A father in Fort Lauderdale, Florida, has been accused of shoving a female student at his daughter’s high school in an altercation stemming from his disapproval of the school board’s face mask policy.
Dan Bauman, who had been trying to bring his daughter to Fort Lauderdale High School without a mask in protest of the policy, was arrested Wednesday after allegedly pushing another student outside the school, police said.
Over the past few days, the 50-year-old father had been recording his attempts to accompany his daughter to school, Miami TV station WTVJ reported. She was repeatedly turned away. He was outside the high school again on Wednesday morning when another student confronted him, according to police.
“Bauman was videotaping other students with his phone and causing a disturbance at the gate,” a Fort Lauderdale police spokesperson said.
According to the arrest report, the student, who “did not want to be videotaped,” said, “I’ve had enough for four days.” She then approached Bauman—who police said was “known to cause disruption due to protesting the school board’s mask policy”—to grab his cellphone while he was recording.
Fort Lauderdale police said Bauman proceeded to push the student by the shoulder, before grabbing her hand and twisting her arm. The report said an officer and security guard had to pull Bauman away from the girl.

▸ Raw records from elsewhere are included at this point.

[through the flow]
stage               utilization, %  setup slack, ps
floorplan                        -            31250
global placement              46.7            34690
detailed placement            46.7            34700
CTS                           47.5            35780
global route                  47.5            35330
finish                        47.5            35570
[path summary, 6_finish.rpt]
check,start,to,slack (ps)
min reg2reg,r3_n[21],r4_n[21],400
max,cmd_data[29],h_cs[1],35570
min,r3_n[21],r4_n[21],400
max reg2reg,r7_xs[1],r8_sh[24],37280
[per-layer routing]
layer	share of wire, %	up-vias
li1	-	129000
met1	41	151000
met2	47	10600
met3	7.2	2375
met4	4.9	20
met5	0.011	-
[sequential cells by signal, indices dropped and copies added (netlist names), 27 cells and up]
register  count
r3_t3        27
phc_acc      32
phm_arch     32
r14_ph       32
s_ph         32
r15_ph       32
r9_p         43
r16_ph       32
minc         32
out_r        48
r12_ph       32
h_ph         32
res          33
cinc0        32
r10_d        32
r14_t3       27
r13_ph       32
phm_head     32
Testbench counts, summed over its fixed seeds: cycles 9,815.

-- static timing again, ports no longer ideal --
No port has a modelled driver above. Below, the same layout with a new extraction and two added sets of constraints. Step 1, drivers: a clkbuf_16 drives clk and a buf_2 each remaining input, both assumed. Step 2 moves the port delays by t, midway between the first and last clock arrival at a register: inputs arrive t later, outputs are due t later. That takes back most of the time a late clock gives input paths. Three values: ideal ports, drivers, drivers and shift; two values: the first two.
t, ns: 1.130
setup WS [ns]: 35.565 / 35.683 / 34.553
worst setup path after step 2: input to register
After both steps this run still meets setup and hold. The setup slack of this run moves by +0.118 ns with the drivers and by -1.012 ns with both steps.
What follows belongs to an exercise in optimizing a design on an open flow for small area, a short achievable clock period and few clock cycles per item; a production flow would make more cautious choices.
Power and IR drop assume default switching activity.

Setup of lane 3:
## wfg_divcalc
module wfg_divcalc (
    input  wire        clk,
    input  wire        rst,         
    input  wire        start,       
    input  wire [31:0] sysclk_hz,   
    input  wire [31:0] freq,        
    input  wire [31:0] len,         
    output wire        ready,
    output reg         done,        
    output wire [31:0] divider
);
For scale: about 1700 cells after synthesis, ~15000 µm² of cells after synthesis.
==> module wfg_divcalc, before the edit <==
module wfg_divcalc (
    input  wire        clk,
    input  wire        rst,         
    input  wire        start,       
    input  wire [31:0] sysclk_hz,   
    input  wire [31:0] freq,        
    input  wire [31:0] len,         
    output wire        ready,
    output reg         done,        
    output wire [31:0] divider
);
    reg        a_full;      
    reg        a_fin;       
    reg [31:0] an;          
    reg [31:0] af;          
    reg        afovf;       
    reg [31:0] al;          
    reg [31:0] acc;         
    reg        abig;        
    reg        b_busy;
    reg  [5:0] count;       
    reg        nleft;       
    reg        n2left;      
    reg [31:0] xq;          
    reg [31:0] r;           
    reg [31:0] d;           
    reg        bbig;        
    reg        rdy;         
    wire take   = a_full & a_fin & ~b_busy;    
    wire a_free = ~a_full | take;              
    assign ready   = rdy;
    assign divider = {xq[23:0], 8'h00};
    wire [31:0] sum;
    wire        sum_c;
    skl_add #(.W(32)) u_mul (.a(acc), .b(af & {32{al[0]}}), .cin(1'b0), .s(sum), .cout(sum_c));
    wire        ovf_nxt = (al[0] & afovf) | sum_c;
    wire        mul_end = (al[31:1] == 31'd0);
    wire        x1      = nleft & xq[31];
    wire        x2      = n2left & xq[30];
    wire [32:0] t1      = {r, x1};
    wire [32:0] s1;
    wire        q1;      
    skl_add #(.W(33)) u_div1 (.a(t1), .b(~{1'b0, d}), .cin(1'b1), .s(s1), .cout(q1));
    wire [33:0] t2      = {r, x1, x2};
    wire [33:0] s2;
    wire        q2;      
    skl_add #(.W(34)) u_div2 (.a(t2), .b(~{2'b00, d}), .cin(1'b1), .s(s2), .cout(q2));
    wire        room2   = (count >= 6'd10) || (count >= 6'd2 && count <= 6'd8);
    wire        two     = ~q1 & room2;
    wire [31:0] r_two   = q2 ? s2[31:0] : t2[31:0];
    wire  [7:0] x8      = nleft ? xq[31:24] : 8'h00;
    wire [31:0] lo8;
    wire        ge8;     
    skl_add #(.W(32)) u_cmp (.a({r[23:0], x8}), .b(~d), .cin(1'b1), .s(lo8), .cout(ge8));
    wire        skip    = ~ge8 && (r[31:24] == 8'd0) && (count >= 6'd16 || count == 6'd8);
    wire        hi_zero = (xq == 32'd0);    
    wire        clamp   = bbig | ((count == 6'd8) & hi_zero);
    wire  [5:0] cnt_m1  = count - 6'd1;
    wire  [5:0] cnt_m2  = count - 6'd2;
    wire  [5:0] cnt_m8  = count - 6'd8;
    wire  [5:0] cnt_nxt = skip ? cnt_m8 : two ? cnt_m2 : cnt_m1;
    wire        last    = clamp | (count == 6'd1) | ((count == 6'd2) & ~q1) | ((count == 6'd8) & skip);
    wire a_full_n = a_free ? start : a_full;
    wire a_fin_n  = a_free ? 1'b0 : (a_fin | ovf_nxt | mul_end);
    wire b_busy_n = take | (b_busy & ~last);
    always @(posedge clk) begin
        if (rst) begin
            a_full <= 1'b0;
            a_fin  <= 1'b0;
            b_busy <= 1'b0;
            rdy    <= 1'b1;
            done   <= 1'b0;
        end else begin
            a_full <= a_full_n;
            a_fin  <= a_fin_n;
            b_busy <= b_busy_n;
            rdy    <= ~a_full_n | (a_fin_n & ~b_busy_n);
            done   <= b_busy & last;
        end
    end
    always @(posedge clk) begin
        if (a_free) begin
            an    <= sysclk_hz;
            af    <= freq;
            al    <= len;
            acc   <= 32'd0;
            afovf <= 1'b0;
            abig  <= 1'b0;
        end else begin
            af    <= {af[30:0], 1'b0};
            al    <= {1'b0, al[31:1]};
            if (!a_fin) begin
                acc   <= sum;
                afovf <= afovf | af[31];
                abig  <= ovf_nxt;
            end
        end
    end
    always @(posedge clk) begin
        if (take) begin
            xq    <= an;
            r     <= 32'd0;
            d     <= acc;
            bbig  <= abig;
            count <= 6'd40;
            nleft <= 1'b1;
            n2left <= 1'b1;
        end else begin
            r      <= skip ? {r[23:0], x8} : two ? r_two : q1 ? s1[31:0] : t1[31:0];
            count  <= cnt_nxt;
            nleft  <= (cnt_nxt > 6'd8);
            n2left <= (cnt_nxt > 6'd9);
            if (clamp)
                xq[23:0] <= 24'h000100;
            else
                xq <= skip ? {xq[23:0], 8'h00} : two ? {xq[29:0], 1'b0, q2} : {xq[30:0], q1};
        end
    end
endmodule
This design comes from an exercise in tuning for small area on the open sky130 flow, not from production work. Where RTL was checked, it was by simulation tests only, not by an equivalence proof against the original. No functional check of the RTL was part of run 2. The clock cells of runs 3 to 5 come from the design's own scripts or RTL, not from TritonCTS. The clock port is modelled as an ideal driver, which makes a skipped or thinned clock tree look cheaper than it is; a real chip needs a root buffer or a tree. Power and IR drop assume default switching activity.

$ cat design/flow/flow/run.sh
#!/bin/bash
# Standard ORFS layout (the standard.sh, standard synthesis unchanged)
# with two changes: every port still gets a buffer, but the smallest one
# (buf_1); and the clock tree is built from clkbuf_8 cells without dummy
# loads.  The full make output goes to standard.log; ORFS's per-step logs
# stay under orfs/logs.
export BUFFER_PORTS_ARGS="-buffer_cell sky130_fd_sc_hd__buf_1"
export CTS_ARGS="-sink_clustering_enable -repair_clock_nets -dont_use_dummy_load -buf_list sky130_fd_sc_hd__clkbuf_8 -root_buf sky130_fd_sc_hd__clkbuf_8 -sink_clustering_size 40 -sink_clustering_max_diameter 120"
bash standard.sh > standard.log 2>&1
$ cat design/flow/standard.sh
#!/bin/bash
# synth_recipe.tcl (not shown) runs the flow's synth.tcl, then flattens the netlist and writes it again
# the make line also repeats each setting of config.mk as NAME=value (left out here)
make -C /OpenROAD-flow-scripts/flow DESIGN_CONFIG=/design/flow/config.mk WORK_HOME=/design/flow/orfs CLKGATE_MAP_FILE= SYNTH_SCRIPT=/design/flow/synth_recipe.tcl "${@:-finish}"
$ cat design/flow/config.mk
export PLATFORM = sky130hd
export DESIGN_NAME = sdseq
export DESIGN_NICKNAME = sdseq
export VERILOG_FILES = /design/flow/design.v
export SDC_FILE = /design/flow/constraint.sdc
export NUM_CORES = 4
export LEC_CHECK = 0
export CAP_MARGIN = 20
export CORE_MARGIN = 2
export CORE_UTILIZATION = 40
export SLEW_MARGIN = 20
$ cat design/flow/constraint.sdc
create_clock -name core_clock -period 10.0 [get_ports {clk}]
set_input_delay 2.0000 -clock core_clock [delete_from_list [all_inputs] [get_ports {clk}]]
set_output_delay 2.0000 -clock core_clock [all_outputs]
set_load 0.01 [all_outputs]
$ cat design/flow/design.v
module sdseq (
    input             clk,
    input             rst,           
    input             op_valid,
    output            op_ready,
    input      [7:0]  op_code,
    input      [63:0] op_arg,
    output reg        rsp_valid,
    output reg [3:0]  rsp_err,
    output     [63:0] rsp_data,
    output reg        cmd_valid,
    output     [24:0] cmd_word,
    input             eng_done,
    output     [14:0] sdcr1,
    output     [14:0] sdcr2,
    output     [27:0] sdtr1,
    output     [27:0] sdtr2,
    output     [24:5] sdcmr,
    output     [13:1] sdrtr,
    output reg        busy,            
    output            clk_gate,
    output reg        handle_valid,
    output            handle_bank,
    output reg [2:0]  phase1,
    output reg [2:0]  phase2,
    output reg [1:0]  delay_ok,
    output reg        refresh_programmed,
    output     [1:0]  ready
);
    wire op_mk    = op_code == 8'h10;
    wire op_cfg   = op_code == 8'h11;
    wire op_cmd   = op_code == 8'h20;
    wire op_swp   = op_code == 8'h21;
    wire op_nrfs  = op_code == 8'h22;
    wire op_rtr   = op_code == 8'h23;
    wire op_wp    = op_code == 8'h24;
    wire op_bank  = op_code == 8'h25;
    wire op_delay = op_code == 8'h26;
    wire op_view  = op_code == 8'h30;
    wire op_known = op_mk | op_cfg | op_cmd | op_swp | op_nrfs | op_rtr |
                    op_wp | op_bank | op_delay | op_view;
    wire hv = handle_valid;
    reg  hb;
    wire wp_bit;
    wire [4:0] t0 = op_arg[4:0];
    wire [4:0] t1 = op_arg[9:5];
    wire [4:0] t2 = op_arg[14:10];
    wire [4:0] t3 = op_arg[19:15];
    wire [4:0] t4 = op_arg[24:20];
    wire [4:0] t5 = op_arg[29:25];
    wire [4:0] t6 = op_arg[34:30];
    wire cfg_zero = (t0 == 5'd0) | (t1 == 5'd0) | (t2 == 5'd0) | (t3 == 5'd0) |
                    (t4 == 5'd0) | (t5 == 5'd0) | (t6 == 5'd0);
    wire cfg_range = (t0 > 5'd16) | (t1 > 5'd16) | (t2 > 5'd16) | (t3 > 5'd16) |
                     (t4 > 5'd16) | (t5 > 5'd16) | (t6 > 5'd16) |
                     (op_arg[37:35] == 3'd0) | (op_arg[37:35] > 3'd3) |
                     (op_arg[41:38] < 4'd8) | (op_arg[41:38] > 4'd11) |
                     (op_arg[45:42] < 4'd11) | (op_arg[45:42] > 4'd13) |
                     !op_arg[47] |
                     (op_arg[49:48] == 2'd3) |
                     (op_arg[53:52] == 2'd3);
    wire cfg_bad = cfg_zero | cfg_range;
    wire [2:0] k_mode = op_arg[2:0];
    wire k_ok = (k_mode != 3'd0) & !(k_mode[2] & (k_mode[1:0] != 2'd0));
    wire arg_nz = |op_arg[31:0];
    wire cfg_go  = op_cfg & !hv & !cfg_bad;
    wire cmd_go  = op_cmd & hv & k_ok;
    wire nrfs_go = op_nrfs & hv & (op_arg[7:4] == 4'd0);
    wire rtr_go  = op_rtr & hv & (op_arg[15:13] == 3'd0);
    wire view_go = op_view & hv & arg_nz;
    reg [3:0] err;
    always @(*) begin
        err = 4'd0;
        if (op_mk | (op_cfg & !hv))
            err = cfg_zero ? 4'd5 : cfg_range ? 4'd6 : 4'd0;
        if (op_cfg & hv)
            err = 4'd7;
        if ((op_cmd | op_swp | op_nrfs | op_rtr | op_wp | op_bank | op_view) & !hv)
            err = 4'd8;
        if (op_cmd & hv & !k_ok)
            err = 4'd15;
        if ((op_nrfs & hv & !nrfs_go) | (op_rtr & hv & !rtr_go))
            err = 4'd6;
        if (op_view & hv & !arg_nz)
            err = 4'd9;
        if (!op_known)
            err = 4'd15;
    end
    reg [4:0] i;
    reg [4:0] j;
    reg       align;
    wire j_last = j[4] & j[0];           
    wire j_zero = (j == 5'd0);
    wire first  = (i == 5'd0);
    wire [17:0] in_r_t;
    assign in_r_t[0]  = 1'b1;
    assign in_r_t[17] = 1'b0;
    genvar g;
    generate
        for (g = 1; g < 17; g = g + 1) begin : g_len
            assign in_r_t[g] = |op_arg[31:2*g-1];
        end
    endgenerate
    wire in_r = in_r_t[j];
    assign op_ready = view_go ? (align & !in_r) : j_last;
    wire acc = op_valid & op_ready;
    always @(posedge clk) begin
        if (rst | !op_valid | acc | busy) begin
            i     <= 5'd0;
            j     <= 5'd0;
            align <= 1'b0;
        end else if (view_go & !align & j_last) begin
            if (&i) begin
                align <= 1'b1;
                j     <= 5'd1;
            end else begin
                i <= i + 5'd1;
                j <= 5'd0;
            end
        end else
            j <= j + 5'd1;
    end
    reg [17:0] re, ro;
    reg        dly, cy, neg, prev_r;
    wire sub = first | !neg;
    wire n   = op_arg[{1'b1, ~i}];                   
    wire d0  = !j[4] & op_arg[{1'b0, j[3:0], 1'b0}];
    wire d1  = !j[4] & op_arg[{1'b0, j[3:0], 1'b1}];
    wire r0  = re[0] & !first;
    wire r1  = ro[0] & !first;
    wire a0  = j_zero ? n : dly;
    wire ci  = in_r & (j_zero ? sub : cy);
    wire b0  = in_r & (d0 ^ sub);
    wire b1  = in_r & (d1 ^ sub);
    wire s0  = a0 ^ b0 ^ ci;
    wire c1  = (a0 & b0) | (a0 & ci) | (b0 & ci);
    wire s1  = r0 ^ b1 ^ c1;
    wire c2  = (r0 & b1) | (r0 & c1) | (b1 & c1);
    wire bnd = prev_r & !in_r;                       
    wire dbit = hv & ((op_wp & wp_bit) | (op_bank & hb));
    wire e_in = !busy & (view_go ? (!align & (bnd ? !ro[17] : s0)) : (j_zero & dbit));
    wire o_in = !busy & view_go & !align & s1;
    always @(posedge clk) begin
        re     <= {e_in, re[17:1]};
        ro     <= {o_in, ro[17:1]};
        dly    <= r1;
        cy     <= c2;
        prev_r <= in_r;
        if (bnd)
            neg <= ro[17];
    end
    wire [31:0] q;
    generate
        for (g = 0; g < 16; g = g + 1) begin : g_q
            assign q[2*g]   = re[g];
            assign q[2*g+1] = ro[g];
        end
    endgenerate
    reg vflag;
    assign rsp_data = {vflag, vflag & hb, vflag & !hb, vflag & hb, 28'd0, q};
    reg [9:0]  crb_n;         
    reg [4:0]  crs_n;         
    reg [27:0] trv_n;         
    assign wp_bit = !crb_n[9];
    always @(posedge clk) begin
        if (!hv) begin
            hb    <= op_arg[55];
            crb_n <= ~{op_arg[50], op_arg[36:35], op_arg[54], op_arg[53:52],
                       op_arg[43:42] + 2'd1, op_arg[39:38]};
            crs_n <= ~{op_arg[49:48], op_arg[51], op_arg[47:46]};
            trv_n <= {4'd0 - t6[3:0], 4'd0 - t5[3:0], 4'd0 - t4[3:0], 4'd0 - t3[3:0],
                      4'd0 - t2[3:0], 4'd0 - t1[3:0], 4'd0 - t0[3:0]};
        end else if (acc & op_swp)
            crb_n[9] <= !op_arg[0];
    end
    wire sel1 = hv & !hb;
    wire sel2 = hv & hb;
    assign handle_bank = sel2;
    assign clk_gate    = hv;
    localparam [9:0] CR_RST = 10'h2D0;
    generate
        for (g = 0; g < 10; g = g + 1) begin : g_cr
            if (CR_RST[g]) begin : g_one
                assign sdcr1[g] = !(crb_n[g] & sel1);
                assign sdcr2[g] = !(crb_n[g] & sel2);
            end else begin : g_zero
                assign sdcr1[g] = !(crb_n[g] | !sel1);
                assign sdcr2[g] = !(crb_n[g] | !sel2);
            end
        end
    endgenerate
    assign sdcr1[14:10] = ~(crs_n | {5{!hv}});
    assign sdcr2[14:10] = 5'd0;
    localparam [27:0] SHARED = 28'h0F0F000;
    wire [27:0] m1 = ({28{sel1}} & ~SHARED) | ({28{hv}} & SHARED);
    wire [27:0] m2 = {28{sel2}} & ~SHARED;
    assign sdtr1 = ~(trv_n & m1);
    assign sdtr2 = ~(trv_n & m2);
    reg [3:0]  nrfs;
    reg [15:0] mrd;
    reg [12:0] rtr;
    reg [4:0]  cw;
    assign sdcmr    = {mrd, nrfs};
    assign sdrtr    = rtr;
    assign cmd_word = {mrd, nrfs, cw};
    wire ok1 = (phase1 == k_mode - 3'd1) & ((k_mode != 3'd2) | delay_ok[0]);
    wire ok2 = (phase2 == k_mode - 3'd1) & ((k_mode != 3'd2) | delay_ok[1]);
    assign ready[0] = sel1 & (phase1 == 3'd4) & refresh_programmed;
    assign ready[1] = sel2 & (phase2 == 3'd4) & refresh_programmed;
    always @(posedge clk) begin
        cw <= op_arg[4:0];
        rsp_err <= busy ? 4'd0 : err;
        vflag <= view_go & !busy;
        if (rst) begin
            rsp_valid <= 1'b0;
            cmd_valid <= 1'b0;
            busy      <= 1'b0;
            handle_valid <= 1'b0;
            nrfs      <= 4'd0;
            mrd       <= 16'd0;
            rtr       <= 13'd0;
            refresh_programmed <= 1'b0;
            phase1    <= 3'd0;
            phase2    <= 3'd0;
            delay_ok  <= 2'b00;
        end else begin
            rsp_valid <= (acc & !cmd_go) | (busy & eng_done);
            cmd_valid <= acc & cmd_go;
            busy      <= (acc & cmd_go) | (busy & !eng_done);
            if (acc) begin
                if (cfg_go)
                    handle_valid <= 1'b1;
                if (cmd_go) begin
                    nrfs <= op_arg[8:5];
                    mrd  <= op_arg[24:9];
                    if (op_arg[4]) phase1 <= ok1 ? k_mode : 3'd5;
                    if (op_arg[3]) phase2 <= ok2 ? k_mode : 3'd5;
                end
                if (nrfs_go)
                    nrfs <= op_arg[3:0];
                if (rtr_go) begin
                    rtr <= op_arg[12:0];
                    refresh_programmed <= 1'b1;
                end
                if (op_delay & arg_nz) begin
                    if (phase1 == 3'd1) delay_ok[0] <= 1'b1;
                    if (phase2 == 3'd1) delay_ok[1] <= 1'b1;
                end
            end
        end
    end
endmodule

He was immediately taken into custody and charged with aggravated child abuse, according to online jail records. If convicted, he faces a maximum 30-year sentence and a $10,000 fine.
A Fort Lauderdale Police Department spokesperson told Newsweek the incident was captured on the officer’s body camera. Police will not be releasing the footage at this time because the case remains an open and active investigation, the spokesperson said.

Chandan Khanna/AFP
Broward County students began school last week with a mask policy in place, despite threats from state officials who are trying to keep schools from implementing their own mandates.
In a previous interview with WTVJ, Bauman said, “I don’t care, the school board policy is illegal, and she’s not gonna put on a mask. No matter what, it’s not gonna happen.”
The state had given Broward and Alachua counties until Tuesday to end their mask mandates. But Broward County Public Schools is refusing to reverse its policy, arguing that school districts have the authority to impose dress-related requirements under Florida law.
“What we have stated to them is that we do believe that it is an overreach of their authority, that we are legally compliant, and we have respectfully requested that they rescind the order,” Broward’s interim schools superintendent, Vickie Cartwright, said in a statement.
The board argues that parents do not have the right to send their kids to school without masks, as it would infringe on the rights of parents who want their kids to be protected from the coronavirus’s highly transmissible Delta variant. That strain has caused soaring infection cases and record-breaking hospitalizations across the state.
According to the county’s latest report, Broward hospitals had reached 92 percent capacity as of Tuesday.
While the school district has received some backlash for the mask mandate from residents like Bauman, Fort Lauderdale High’s class president, Raymond Adderly, told Miami’s WFOR-TV that most students support wearing masks at school.
“Our local school district thinks the best way to protect our students is by a mask mandate. Every student here this morning is going to support that and has been doing so diligently. One student does not speak for all of us,” Adderly said.
Update (8/25/2021, 4:23 p.m. ET ): This story was updated with additional information from the Fort Lauderdale Police Department.